COMPMID-1226 Extend CLMeanStdDev to support FP32 / FP16

- Extend support for FP16 in CLReduction.
- For F16/F32 MeanStdDev we perform one reduction operation for mean
and one for stddev and we calculate the final result in the host CPU.

Change-Id: Iad2099f26c0ba7969737d22f00c6c275634d875c
Reviewed-on: https://eu-gerrit-1.euhpc.arm.com/135870
Tested-by: Jenkins <bsgcomp@arm.com>
Reviewed-by: Georgios Pinitas <georgios.pinitas@arm.com>
diff --git a/src/runtime/CL/functions/CLMeanStdDev.cpp b/src/runtime/CL/functions/CLMeanStdDev.cpp
index 838f7e7..157f306 100644
--- a/src/runtime/CL/functions/CLMeanStdDev.cpp
+++ b/src/runtime/CL/functions/CLMeanStdDev.cpp
@@ -1,5 +1,5 @@
 /*
- * Copyright (c) 2016, 2017 ARM Limited.

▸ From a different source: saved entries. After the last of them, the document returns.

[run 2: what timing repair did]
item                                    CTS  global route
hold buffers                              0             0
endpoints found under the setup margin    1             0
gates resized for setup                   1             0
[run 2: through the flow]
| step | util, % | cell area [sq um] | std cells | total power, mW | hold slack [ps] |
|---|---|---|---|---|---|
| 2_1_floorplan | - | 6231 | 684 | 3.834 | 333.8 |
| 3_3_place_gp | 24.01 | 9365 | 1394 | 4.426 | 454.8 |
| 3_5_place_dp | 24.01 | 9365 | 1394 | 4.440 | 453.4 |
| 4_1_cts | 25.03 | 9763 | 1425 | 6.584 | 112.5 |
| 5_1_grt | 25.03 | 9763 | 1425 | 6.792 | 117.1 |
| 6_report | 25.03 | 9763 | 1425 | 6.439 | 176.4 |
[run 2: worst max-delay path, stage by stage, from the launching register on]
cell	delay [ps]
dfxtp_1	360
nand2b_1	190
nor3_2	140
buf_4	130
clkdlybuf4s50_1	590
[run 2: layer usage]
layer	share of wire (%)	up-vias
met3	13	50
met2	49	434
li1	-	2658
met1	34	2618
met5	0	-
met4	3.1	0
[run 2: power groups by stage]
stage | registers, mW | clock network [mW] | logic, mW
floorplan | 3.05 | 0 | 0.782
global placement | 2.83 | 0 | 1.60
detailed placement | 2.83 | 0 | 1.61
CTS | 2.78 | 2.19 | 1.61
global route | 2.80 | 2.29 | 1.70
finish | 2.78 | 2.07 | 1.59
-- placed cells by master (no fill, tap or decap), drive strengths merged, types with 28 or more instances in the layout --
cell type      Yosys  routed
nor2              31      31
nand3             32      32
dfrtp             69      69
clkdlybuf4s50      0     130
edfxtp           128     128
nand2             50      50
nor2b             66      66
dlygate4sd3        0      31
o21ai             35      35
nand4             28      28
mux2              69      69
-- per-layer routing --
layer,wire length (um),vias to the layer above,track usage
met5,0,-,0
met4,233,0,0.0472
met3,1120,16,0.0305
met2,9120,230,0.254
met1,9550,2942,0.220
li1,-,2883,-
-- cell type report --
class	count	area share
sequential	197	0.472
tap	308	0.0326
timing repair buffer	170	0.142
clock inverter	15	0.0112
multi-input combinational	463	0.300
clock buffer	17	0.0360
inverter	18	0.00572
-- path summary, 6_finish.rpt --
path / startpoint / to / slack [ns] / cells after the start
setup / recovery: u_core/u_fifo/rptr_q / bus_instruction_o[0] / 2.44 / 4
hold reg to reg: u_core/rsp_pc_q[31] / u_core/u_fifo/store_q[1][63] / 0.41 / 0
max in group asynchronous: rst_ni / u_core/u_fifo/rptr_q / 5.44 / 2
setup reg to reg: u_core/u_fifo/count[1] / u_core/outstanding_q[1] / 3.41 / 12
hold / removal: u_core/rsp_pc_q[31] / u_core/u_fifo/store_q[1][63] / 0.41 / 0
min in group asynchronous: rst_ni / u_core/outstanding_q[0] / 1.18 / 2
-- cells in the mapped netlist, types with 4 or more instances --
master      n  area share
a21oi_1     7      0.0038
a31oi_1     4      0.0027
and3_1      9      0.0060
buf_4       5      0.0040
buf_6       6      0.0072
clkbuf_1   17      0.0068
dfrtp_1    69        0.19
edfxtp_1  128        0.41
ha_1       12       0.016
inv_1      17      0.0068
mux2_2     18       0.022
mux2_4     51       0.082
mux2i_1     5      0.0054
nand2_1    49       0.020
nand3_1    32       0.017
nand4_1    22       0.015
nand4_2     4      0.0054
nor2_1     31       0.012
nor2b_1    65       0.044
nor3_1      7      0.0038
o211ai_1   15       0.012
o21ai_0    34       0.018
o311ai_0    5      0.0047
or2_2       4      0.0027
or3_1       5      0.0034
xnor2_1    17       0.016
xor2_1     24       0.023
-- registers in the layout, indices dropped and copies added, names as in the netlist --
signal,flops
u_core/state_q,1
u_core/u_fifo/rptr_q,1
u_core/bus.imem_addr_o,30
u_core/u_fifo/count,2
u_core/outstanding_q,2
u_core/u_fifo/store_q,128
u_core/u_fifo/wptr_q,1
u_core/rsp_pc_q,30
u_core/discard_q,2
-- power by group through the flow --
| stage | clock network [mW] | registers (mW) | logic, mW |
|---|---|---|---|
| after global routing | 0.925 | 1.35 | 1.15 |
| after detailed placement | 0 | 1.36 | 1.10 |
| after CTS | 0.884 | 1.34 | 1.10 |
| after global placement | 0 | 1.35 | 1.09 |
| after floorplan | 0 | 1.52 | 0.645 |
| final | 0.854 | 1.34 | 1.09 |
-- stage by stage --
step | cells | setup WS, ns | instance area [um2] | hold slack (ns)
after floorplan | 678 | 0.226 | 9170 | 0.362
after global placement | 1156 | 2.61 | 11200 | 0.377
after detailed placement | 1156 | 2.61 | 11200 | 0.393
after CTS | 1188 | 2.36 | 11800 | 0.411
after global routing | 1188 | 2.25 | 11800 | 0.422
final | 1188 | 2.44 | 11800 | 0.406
## src/rtl/regfile_mp.sv

```systemverilog
// Multi-port register file: parametrised width, depth and read-port count,
// with synchronous clear, optional zero register, write bypass and registered reads.
module regfile_mp #(
  parameter int WIDTH    = 8,
  parameter int DEPTH    = 8,
  parameter int NUM_RD   = 2,
  parameter int ZERO_REG = 0,
  parameter int BYPASS   = 1,
  parameter int READ_LAT = 0,
  localparam int AW      = $clog2(DEPTH)
) (
  input  logic                    clk,
  input  logic                    rst,
  input  logic                    cen,
  input  logic                    clr,
  input  logic                    we,
  input  logic [AW-1:0]           rd_i,
  input  logic [WIDTH-1:0]        dat_i,
  input  logic [NUM_RD*AW-1:0]    rs_i,
  output logic [NUM_RD*WIDTH-1:0] rs_o
);

  localparam logic [AW:0] DEPTH_W = (AW+1)'(DEPTH);

  logic [WIDTH-1:0] mem_q [DEPTH];
  logic             wr_ok;

  // A write is only real if it lands on an existing, writable register.
  assign wr_ok = we && ({1'b0, rd_i} < DEPTH_W) && !(ZERO_REG != 0 && rd_i == '0);

  always_ff @(posedge clk) begin
    for (int i = 0; i < DEPTH; i++) begin
      if (rst || (ZERO_REG != 0 && i == 0)) begin
        mem_q[i] <= '0;
      end else if (cen) begin
        if (clr) begin
          mem_q[i] <= '0;
        end else if (wr_ok && rd_i == AW'(i)) begin
          mem_q[i] <= dat_i;
        end
      end
    end
  end

  for (genvar gi = 0; gi < NUM_RD; gi++) begin : g_rd
    logic [AW-1:0]    addr;
    logic [WIDTH-1:0] val_d;

    assign addr = rs_i[gi*AW +: AW];

    always_comb begin
      val_d = '0;
      if (({1'b0, addr} < DEPTH_W) && !(ZERO_REG != 0 && addr == '0)) begin
        if (BYPASS != 0 && cen && !clr && wr_ok && rd_i == addr) begin
          val_d = dat_i;
        end else if (BYPASS != 0 && cen && clr) begin
          val_d = '0;
        end else begin
          val_d = mem_q[addr];
        end
      end
    end

    if (READ_LAT != 0) begin : g_lat
      logic [WIDTH-1:0] out_q;

      always_ff @(posedge clk) begin
        if (rst) begin
          out_q <= '0;
        end else if (cen) begin
          out_q <= val_d;
        end
      end

      assign rs_o[gi*WIDTH +: WIDTH] = out_q;
    end else begin : g_comb
      assign rs_o[gi*WIDTH +: WIDTH] = val_d;
    end
  end

endmodule

```

## config.mk

```make
export PLATFORM = sky130hd
export DESIGN_NAME = regfile_mp
export DESIGN_NICKNAME = d
export VERILOG_FILES = /design/src/rtl/regfile_mp.sv
export SDC_FILE = /design/constraint.sdc
export NUM_CORES = 1
export LEC_CHECK = 0
export CORE_UTILIZATION = 35
export CTS_BUF_LIST = sky130_fd_sc_hd__clkbuf_4 sky130_fd_sc_hd__clkbuf_8 sky130_fd_sc_hd__clkbuf_16
export DETAILED_ROUTE_END_ITERATION = 8
export GPL_ROUTABILITY_DRIVEN = 1
export PLACE_DENSITY_LB_ADDON = 0.08
export SLEW_MARGIN = 20
export SYNTH_ARGS = -nofsm -noshare
export SYNTH_HDL_FRONTEND = slang
export SYNTH_SLANG_ARGS = --single-unit
```

## constraint.sdc

```tcl
create_clock -name clk -period 2.1 [get_ports clk]
set_input_delay 0.315 -clock clk [delete_from_list [all_inputs] [get_ports clk]]
set_output_delay 0.315 -clock clk [all_outputs]
set_load 0.05 [all_outputs]
```

=== Yosys cells after proc, flatten, opt, wreduce, memory -nomap -nowiden ===
Memory sizes are Yosys's and may differ from the RTL's.
Index checks and enable logic that the tools add are counted.

* Eq/ne operators: 9
* Multiplexer cells: 66
* Bitwise logic cells: 16
* Reductions and logical operators: 15

{| class="wikitable"
|+ Operator list
! kind !! number
|-
| $mux W8 || 20
|-
| $mux W1 || 46
|-
| $or A1 B1 Y1 || 16
|-
| $logic_and A1 B1 Y1 || 13
|-
| $eq A3 B3 Y1 const B || 4
|-
| $eq A3 B2 Y1 const B || 2
|-
| $eq A3 B3 Y1 || 2
|-
| $eq A3 B1 Y1 const B || 1
|-
| $logic_not A3 Y1 || 1
|-
| $logic_not A1 Y1 || 1
|}

* Flip-flop bits (word level): 0
* Bits in writable memories: 64
* Input bits: 22
* Output and inout port bits: 16
* Logic and storage cells: 107
* Memories kept: 1

{| class="wikitable"
|+ Memory list
! memory !! words !! width !! rd ports !! clocked after memory_dff !! wr ports !! RTL line !! RTL
|-
| mem_q || 8 || 8 || 2 || 0 || 8 || 25 || <nowiki>logic [WIDTH-1:0] mem_q [DEPTH];</nowiki>
|}

=== Longest topological paths before layout ===
Gate-level depths: netlist of the first run.

* Depth after elaboration: 8
* Depth in mapped cells: 6
* Depth with buffers taken out: 4

=== Worst setup path before layout of the first run ===
OpenSTA, ideal clock, no wires.

* Path type: input to output
* From: input port rs_i[5]
* To: output port rs_o[9]
* Arrival time: 1.763 ns
* Data required time: 1.785 ns
* Path slack: 0.022 ns
* Cell stages on the path: 5
* Path buffers: 2
* Cells stage by stage: buf_2 clkbuf_1 mux4_2 mux2_2 a22o_1

* Longest elaborated chain between the ends: 3
* Elaborated cells on any way between the ends: 5
* Those cells by class: eq/ne (1); mux (2); reduce/logical (1); memory (1)

{| class="wikitable"
|+ RTL lines
! what !! RTL line !! RTL
|-
| start: declaration || 19 || <nowiki>input logic [NUM_RD*AW-1:0] rs_i,</nowiki>
|-
| $mem_v2 Z8 W8 / $eq A3 B3 Y1 (equally long branches) || -- ||
|-
| $mux W8 / $logic_and A1 B1 Y1 (equally long branches) || 56, 54 ||
|-
| $mux W8 * || 54 || <nowiki>if (BYPASS != 0 && cen && !clr && wr_ok && rd_i == addr) begin</nowiki>
|-
| end: declaration || 20 || <nowiki>output logic [NUM_RD*WIDTH-1:0] rs_o</nowiki>
|}

Every way passes the cells marked *; elsewhere a longest branch is shown, timed or not.

==> impl_metrics.yaml, run 1 <==
sta:
  final.min_clock_period_ns: 2.25
  worst-slew-pin-transition_ns: 0.430
  fin_crit_sh: 1.07
  timing.final.hold_violations: 0
  timing.final.max_slew_violations: 0
  fmaxAchievable_mhz: 445
  rsz_0062_raised_after_global_routing: "true"
  relSlewSlack: 0.713
  final.setup.worst_slack_ns: -0.147
  final-setup-viol-count: 15
placed_design:
  place.gp.congestion: 0.772
  dp_hpwl_mm: 7.29
  placed_area_um2: 4760
  buffer_ports.inserted: 37
final_layout:
  post_layout_nets: 356
  num_antenna_cells: 0
  max_flop_register: "mem_q"
  largestRegisters: "mem_q (64)"
  max_reg_flops: 64
  final_layout_size_suffix_gt1_frac: 0.442
  areaGrowthSynthToFinish_pct: 35.8
  stdcell_area_um2: 5210
worst_setup_path:
  wp_data_arrival_ns: 1.93
  crit_path_start_kind: "flop"
  cp-end-kind: "output port"
  crit_path_cell_trace: "mux4_2 > mux2_2 > a22o_1 > buf_12"
  largest_fanout_on_the_critical_path: 2
  family_with_the_most_delay_on_the_worst_path: "multiplexers"
  worst-setup-path-type: "reg2out"
  slowest_cell_on_the_critical_path: "mux4_2"
  worst_path_largest_cell_delay_ns: 0.52
  worst-endpoint-required_ns: 1.78
  timing.critical_path.buf_inv: 1
synthesis:
  yosysSeqAreaShare: 0.501
  post-synth-top-area-fraction: 0.501
  unique_masters_post_synth: 25
  synth_cells: 242
  syn_nets: 264
  synth_top_cell_by_area: "edfxtp_1"
  synth-warning-count: 0
  synth.cell_area_um2: 3840
  synth_seq_cells: 64
  synth.area.top_cells: "edfxtp_1, mux4_1, and2_1"
  syn_area_per_cell_um2: 15.9
clocking:
  cts-buffers-inserted: 9
  cts.sink_count: 64
  clk_path_buf_depth: 2
  clk_root_buffer_cell: "clkbuf_8"
  htree_num_levels: 3
  cts_tree: "done"
  clk_transition_reported_paths_ns: 0.08
floorplan:
  floorplan.rows: 37
  die-area_um2: 11400
  floorplan.initialDensity: 0.367
  number_of_top_level_pins: 38
  dieWidth_um: 107
  placeableCoreArea_um2: 10500
  die_h_um: 107
detailed_routing:
  drt_first_pass_iters: 4
  dr_wl_met2_mm: 5.58
  remaining_drc_errors: 0
  total_via_count_after_detailed_routing: 2547
  drt_iter0_drc: 170
  route.layer.met1.wl_mm: 4.87
  dr.max_layer_used: "met4"
  mean_number_of_vias_per_cell: 5.36
  wire_per_inst_um: 24.0
  postRouteWirelength_mm: 11.4
  antenna_nets_post_route: 0
  routed-wl-met3_um: 554
global_route:
  via_count_of_the_first_global_routing_pass: 2732
  maximum_number_of_pins_on_one_net_before_global_route_repair: 13
  grt-ovfl-total: 0
  initial_antenna_violation_count: 0
  globalRouteTotalUtil: 0.219
  grt_first_pass_wirelength_mm: 17.4
run:
  max_capacitance_violation_count: 0
pwr:
  cellLeakagePower_nw: 2.07
  total_power_mw: 3.63
  power_density_nw_per_um2: 696
  vdd_drop_max_mv: 0.322
worst_hold_path:
  worstHoldPathType: "in2reg"
  worstHoldPathCells: 2
  worst_hold_startpoint: "dat_i[0]"
  worstHoldEndpoint: "mem_q[2][0]$_SDFFCE_PN0P_"
status:
  status: "finished, violations left"
  violations_in_the_final_reports: "setup timing"
==> metrics by stage <==
| step | TNS (ns) | util | setup slack (ns) | hold slack [ns] | cells |
|---|---|---|---|---|---|
| 6_report | -1.47 | 0.498 | -0.147 | 0.831 | 475 |
| 5_1_grt | -2.24 | 0.498 | -0.181 | 0.873 | 475 |
| 4_1_cts | -1.84 | 0.498 | -0.165 | 0.822 | 475 |
| 3_5_place_dp | -20.34 | 0.455 | -0.550 | 1.19 | 449 |
| 3_3_place_gp | -21.44 | 0.455 | -0.540 | 1.18 | 449 |
| 2_1_floorplan | 0 | - | 0.0217 | 0.513 | 242 |
==> cell usage in the layout (no fill, tap or decap), types with 2 or more instances in the layout <==
cell,count
mux4_2,29
a22o_1,13
buf_16,2
clkinvlp_4,2
nor3b_2,2
mux2_4,10
nand2b_1,8
buf_4,44
and3b_1,2
nor4_4,2
edfxtp_1,64
nor2_1,2
bufbuf_16,2
clkdlybuf4s50_1,9
buf_2,2
nand2_1,6
xor2_1,2
xor2_2,4
a21oi_1,2
mux4_1,3
a22o_4,3
mux2_2,4
clkbuf_8,9
and2_1,64
dlygate4sd2_1,8
buf_12,15
buf_6,13
bufinv_16,2
clkinv_4,2
==> power by group <==
| part | total (mW) | switching [mW] | internal, mW |
|---|---|---|---|
| combinational | 0.884 | 0.431 | 0.453 |
| sequential | 1.53 | 0.0420 | 1.49 |
| clock | 1.21 | 0.539 | 0.668 |
==> cell type report <==
class                   instances  area, um2
fillers                       956       5250
repair buffers                 95       1070
multi-input cells             164       1830
clock inverters                 7       96.3
well taps                     136        170
clock buffers                   9        124
flip-flops and latches         64       1920
==> cells in the mapped netlist <==
| library cell | count |
|---|---|
| and2_1 | 64 |
| edfxtp_1 | 64 |
| mux4_1 | 23 |
| a22o_1 | 16 |
| mux2_2 | 14 |
| mux4_2 | 9 |
| nand2b_1 | 8 |
| nand2_1 | 6 |
| xor2_1 | 6 |
| buf_2 | 5 |
| clkbuf_1 | 4 |
| a21oi_1 | 3 |
| buf_6 | 3 |
| and3b_1 | 2 |
| buf_12 | 2 |
| nor2_1 | 2 |
| nor3b_2 | 2 |
| nor4_4 | 2 |
| nand3b_4 | 1 |
| nor2b_1 | 1 |
| nor3_2 | 1 |
| nor3b_1 | 1 |
| o21ai_0 | 1 |
| or3_1 | 1 |
| or4b_1 | 1 |
==> per-layer routing <==
metal  track usage  vias to the layer above
met3        0.0371                       22
met1         0.290                     1309
li1              -                     1133
met4        0.0930                        0
met2         0.357                       83
met5             0                        -
==> cells by family after synthesis <==
logic type,after synthesis,synth area share
and+or+nand+nor,92,0.163
DFF,64,0.501
muxes,46,0.251
AOI/OAI and AO/OA,20,0.0417
buffers and inverters,14,0.0297
xor gates and xnor gates,6,0.0137
==> worst max-delay path by stage <==
stage,start,to,slack (ns),cells after the start
after floorplan,rs_i[5],rs_o[9],0.02,5
after global placement,rs_i[3],rs_o[11],-0.54,6
after detailed placement,rs_i[3],rs_o[11],-0.55,6
after CTS,mem_q[5][3]$_SDFFCE_PN0P_,rs_o[11],-0.16,4
after global routing,mem_q[5][4]$_SDFFCE_PN0P_,rs_o[4],-0.18,4
final,mem_q[5][4]$_SDFFCE_PN0P_,rs_o[12],-0.15,4
==> timing repair <==
action / 4_1_cts / 5_1_grt
buffers inserted: 7 / 0
resized for setup: 77 / 5
pin swaps: 18 / 4
endpoints found under the setup margin: 16 / 16
gates cloned: 4 / 0
hold buffers: 0 / 0
No activity file was read; power rests on OpenSTA's default activity.
==> run 2: changes to the inputs <==
PLACE_DENSITY_LB_ADDON = 0.25   (was 0.08)
==> run 2 against run 1 <==
Effect of this change: sequential share of layout area increased by 0.080 points; largest power group unchanged; the run still ends with setup timing left; cell count decreased by 1.3%; worst setup slack improved by 0.0051 ns; utilization decreased by 0.11 points.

+ * Copyright (c) 2016-2018 ARM Limited.
  *
  * SPDX-License-Identifier: MIT
  *
@@ -21,35 +21,149 @@
  * OUT OF OR IN CONNECTION WITH THE SOFTWARE OR THE USE OR OTHER DEALINGS IN THE
  * SOFTWARE.
  */
-#include "arm_compute/runtime/CL/functions/CLMeanStdDev.h"
+#include "arm_compute/core/TensorInfo.h"
 
 #include "arm_compute/runtime/CL/CLScheduler.h"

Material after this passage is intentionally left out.